## [Task requirements]
A full and exact copy of the listing that follows is needed.

::::

==> flow/design.v <==
`timescale 1ps/1ps
module gmii_rgmii_conv
(
  input                               clk,
  input      [7:0]                    gmiitxd,
  input                               gmiitxen,
  input                               gmiitxer,
  output     [3:0]                    rgmiitxd,
  output                              rgmiitxctl,
  input      [3:0]                    rgmiirxd,
  input                               rgmiirxctl,
  output reg [7:0]                    gmiirxd,
  output reg                          gmiirxdv,
  output reg                          gmiirxer
);
reg   [3:0] gmiirxdlo;
reg   [3:0] gmiirxdhi;
reg         gmiirxdv_int;
reg         gmiirxer_int;
reg   [7:0] gmiirxdneg;
reg         gmiirxdvneg;
reg         gmiirxerneg;
assign #100 rgmiitxd          = clk ? gmiitxd[3:0] : gmiitxd[7:4];
assign #100 rgmiitxctl        = clk ? gmiitxen     : gmiitxer;
always @(posedge clk)
begin
  gmiirxdhi                        <= rgmiirxd;
  gmiirxer_int                     <= rgmiirxctl;
  gmiirxd                          <= gmiirxdneg;
  gmiirxdv                         <= gmiirxdvneg;
  gmiirxer                         <= gmiirxerneg;
end
always @(negedge clk)
begin
  gmiirxdlo                        <= rgmiirxd;
  gmiirxdv_int                     <= rgmiirxctl;
  gmiirxdneg                       <= {gmiirxdhi, gmiirxdlo};
  gmiirxdvneg                      <= gmiirxdv_int;
  gmiirxerneg                      <= gmiirxer_int;
end
endmodule
==> flow/run.sh <==
#!/bin/bash
# OpenROAD 26Q1-2900-gdf79404cd8, Yosys 0.63+post, stock flow scripts
make -C /OpenROAD-flow-scripts/flow DESIGN_CONFIG=/design/flow/config.mk WORK_HOME=/design/flow/orfs finish
==> flow/config.mk <==
export PLATFORM = sky130hd
export DESIGN_NAME = gmii_rgmii_conv
export DESIGN_NICKNAME = gmii_rgmii_conv
export VERILOG_FILES = /design/flow/design.v
export SDC_FILE = /design/flow/constraint.sdc
export NUM_CORES = 4
export LEC_CHECK = 1
export CORE_AREA = 10 10 84 84
export DIE_AREA = 0 0 94 94
==> flow/constraint.sdc <==
current_design gmii_rgmii_conv

set clk_period 1.0
set clk_io_pct 0.2

create_clock -name clk0 -period $clk_period [get_ports {clk}]

set non_clock_inputs [all_inputs -no_clocks]
set_input_delay [expr $clk_period * $clk_io_pct] -clock clk0 $non_clock_inputs
set_output_delay [expr $clk_period * $clk_io_pct] -clock clk0 [all_outputs]
==> changes_impl.md <==
### Implementation results

- Status: finished, violations left
- Failing checks: negative setup slack
- Worst setup margin: -0.322 ns
- CTS tree: yes
- Die Y: ~94 um
- Post-Route Utilization: 24.3%
- IO buf count: 30
- Hold Vio Cnt, Final: 0
- Synth area leaders: dfxtp_1 (87%), mux2_4 (11%), buf_6 (1.6%)
- Final HPWL DP: about 1000 um
- Ys Warns: 1
- #FFs+latches synth: 30
- Post-synthesis cell count from yosys: 37
- Clock Latency Late Sink: about 0.45 ns
- Vias in the first global route: 549
- Finished Layout Cells: approximately 160
- Unrepaired setup endpoints after global routing: yes
- Cts hold-fix bufs: 0
- CP required: 0.80 ns
- Rows: 26
- Slew headroom: between 90% and 100%
- Pre-Place Util: a little over an eighth
- Slew of the pin with the lowest slew margin: roughly 0.065 ns
- Crit path kind: clock port to output pin
- Core area: around 0.0052 sq mm
- Antenna diode count: 0
- Grt total ovfl: 0
- Vias: ~440
- Slew Limit Fails: 0
- Die area: between 0.008 and 0.009 sq mm
- Gate Count Post-Synth: 37
- Reg clk slew, reported paths: 0.06 ns
- CP Launch Type: clock port
- Drt drc: 0
- Initial antenna violation count: 0
- Worst Skew: roughly 0.077 ns
- Die Span X: approximately 94 um
- First-pass GRT wire length: 1980 um
- Classification of the worst-slack hold path: input pin to register
- DR WL/cell: about 8.0 um
- DRT antenna net count: 0
- Routed WL: ~1300 um
- Vias per inst: 2.70
- Top cell area share: 87.0%
- GRT Util Overall: around 3%
- CP arrival: between 1 and 1.5 ns
- Dpl ws: -0.455 ns
- Ratio of cells with drive above 1 in the final layout: about a third
- Max Cap Viol: 0
- IO Count: 31
- GPL Wtd Cong: a little over 0.7
- DRT iter0 DRCs: 2
- Worst Setup End Kind: output pin
- Dpl cells: between 100 and 150
- Crit Path Max Fanout: 3
- Maximum number of pins on one net before global-route repair: 11
- Netlist cell types: 4
- Area growth syn-to-layout: 83.0%
- Cell area after synthesis: around 690 sq um
- Seq share, synth: between 80 and 90%
- Slowest-stage cell, CP: mux2_4
- Mean Syn Cell Area: between 15 and 20 sq um
- Leakage power: 0.601 nW
- Log Warnings: 38
- CP Cell Sequence: buf_8 > buf_8 > mux2_4 > buf_6
- Peak supply drop: ~1.1 mV
- Max incr delay on CP: 0.29 ns
- Dominant cell type by area after synthesis: dfxtp_1
- Setup violations, final: 5
- Power density over cell area: around 3100 mW/mm^2
- Drt first pass iters: 2
- Most Frequent Cell on Critical Path: buf_8
- Post-synthesis chip area from yosys: around 700 sq um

::::

## [Exercise output]
==> flow/design.v <==
`timescale 1ps/1ps
module gmii_rgmii_conv
(
  input                               clk,
  input      [7:0]                    gmiitxd,
  input                               gmiitxen,
  input                               gmiitxer,
  output     [3:0]                    rgmiitxd,
  output                              rgmiitxctl,
  input      [3:0]                    rgmiirxd,
  input                               rgmiirxctl,
  output reg [7:0]                    gmiirxd,
  output reg                          gmiirxdv,
  output reg                          gmiirxer
);
reg   [3:0] gmiirxdlo;
reg   [3:0] gmiirxdhi;
reg         gmiirxdv_int;
reg         gmiirxer_int;
reg   [7:0] gmiirxdneg;
reg         gmiirxdvneg;
reg         gmiirxerneg;
assign #100 rgmiitxd          = clk ? gmiitxd[3:0] : gmiitxd[7:4];
assign #100 rgmiitxctl        = clk ? gmiitxen     : gmiitxer;
always @(posedge clk)
begin
  gmiirxdhi                        <= rgmiirxd;
  gmiirxer_int                     <= rgmiirxctl;
  gmiirxd                          <= gmiirxdneg;
  gmiirxdv                         <= gmiirxdvneg;
  gmiirxer                         <= gmiirxerneg;
end
always @(negedge clk)
begin
  gmiirxdlo                        <= rgmiirxd;
  gmiirxdv_int                     <= rgmiirxctl;
  gmiirxdneg                       <= {gmiirxdhi, gmiirxdlo};
  gmiirxdvneg                      <= gmiirxdv_int;
  gmiirxerneg                      <= gmiirxer_int;
end
endmodule
==> flow/run.sh <==
#!/bin/bash
# OpenROAD 26Q1-2900-gdf79404cd8, Yosys 0.63+post, stock flow scripts
make -C /OpenROAD-flow-scripts/flow DESIGN_CONFIG=/design/flow/config.mk WORK_HOME=/design/flow/orfs finish
==> flow/config.mk <==
export PLATFORM = sky130hd
export DESIGN_NAME = gmii_rgmii_conv
export DESIGN_NICKNAME = gmii_rgmii_conv
export VERILOG_FILES = /design/flow/design.v
export SDC_FILE = /design/flow/constraint.sdc
export NUM_CORES = 4
export LEC_CHECK = 1
export CORE_AREA = 10 10 84 84
export DIE_AREA = 0 0 94 94
==> flow/constraint.sdc <==
current_design gmii_rgmii_conv

set clk_period 1.0
set clk_io_pct 0.2

create_clock -name clk0 -period $clk_period [get_ports {clk}]

set non_clock_inputs [all_inputs -no_clocks]
set_input_delay [expr $clk_period * $clk_io_pct] -clock clk0 $non_clock_inputs
set_output_delay [expr $clk_period * $clk_io_pct] -clock clk0 [all_outputs]
==> changes_impl.md <==
### Implementation results

- Status: finished, violations left
- Failing checks: negative setup slack
- Worst setup margin: -0.322 ns
- CTS tree: yes
- Die Y: ~94 um
- Post-Route Utilization: 24.3%
- IO buf count: 30
- Hold Vio Cnt, Final: 0
- Synth area leaders: dfxtp_1 (87%), mux2_4 (11%), buf_6 (1.6%)
- Final HPWL DP: about 1000 um
- Ys Warns: 1
- #FFs+latches synth: 30
- Post-synthesis cell count from yosys: 37
- Clock Latency Late Sink: about 0.45 ns
- Vias in the first global route: 549
- Finished Layout Cells: approximately 160
- Unrepaired setup endpoints after global routing: yes
- Cts hold-fix bufs: 0
- CP required: 0.80 ns
- Rows: 26
- Slew headroom: between 90% and 100%
- Pre-Place Util: a little over an eighth
- Slew of the pin with the lowest slew margin: roughly 0.065 ns
- Crit path kind: clock port to output pin
- Core area: around 0.0052 sq mm
- Antenna diode count: 0
- Grt total ovfl: 0
- Vias: ~440
- Slew Limit Fails: 0
- Die area: between 0.008 and 0.009 sq mm
- Gate Count Post-Synth: 37
- Reg clk slew, reported paths: 0.06 ns
- CP Launch Type: clock port
- Drt drc: 0
- Initial antenna violation count: 0
- Worst Skew: roughly 0.077 ns
- Die Span X: approximately 94 um
- First-pass GRT wire length: 1980 um
- Classification of the worst-slack hold path: input pin to register
- DR WL/cell: about 8.0 um
- DRT antenna net count: 0
- Routed WL: ~1300 um
- Vias per inst: 2.70
- Top cell area share: 87.0%
- GRT Util Overall: around 3%
- CP arrival: between 1 and 1.5 ns
- Dpl ws: -0.455 ns
- Ratio of cells with drive above 1 in the final layout: about a third
- Max Cap Viol: 0
- IO Count: 31
- GPL Wtd Cong: a little over 0.7
- DRT iter0 DRCs: 2
- Worst Setup End Kind: output pin
- Dpl cells: between 100 and 150
- Crit Path Max Fanout: 3
- Maximum number of pins on one net before global-route repair: 11
- Netlist cell types: 4
- Area growth syn-to-layout: 83.0%
- Cell area after synthesis: around 690 sq um
- Seq share, synth: between 80 and 90%
- Slowest-stage cell, CP: mux2_4
- Mean Syn Cell Area: between 15 and 20 sq um
- Leakage power: 0.601 nW
- Log Warnings: 38
- CP Cell Sequence: buf_8 > buf_8 > mux2_4 > buf_6
- Peak supply drop: ~1.1 mV
- Max incr delay on CP: 0.29 ns
- Dominant cell type by area after synthesis: dfxtp_1
- Setup violations, final: 5
- Power density over cell area: around 3100 mW/mm^2
- Drt first pass iters: 2
- Most Frequent Cell on Critical Path: buf_8
- Post-synthesis chip area from yosys: around 700 sq um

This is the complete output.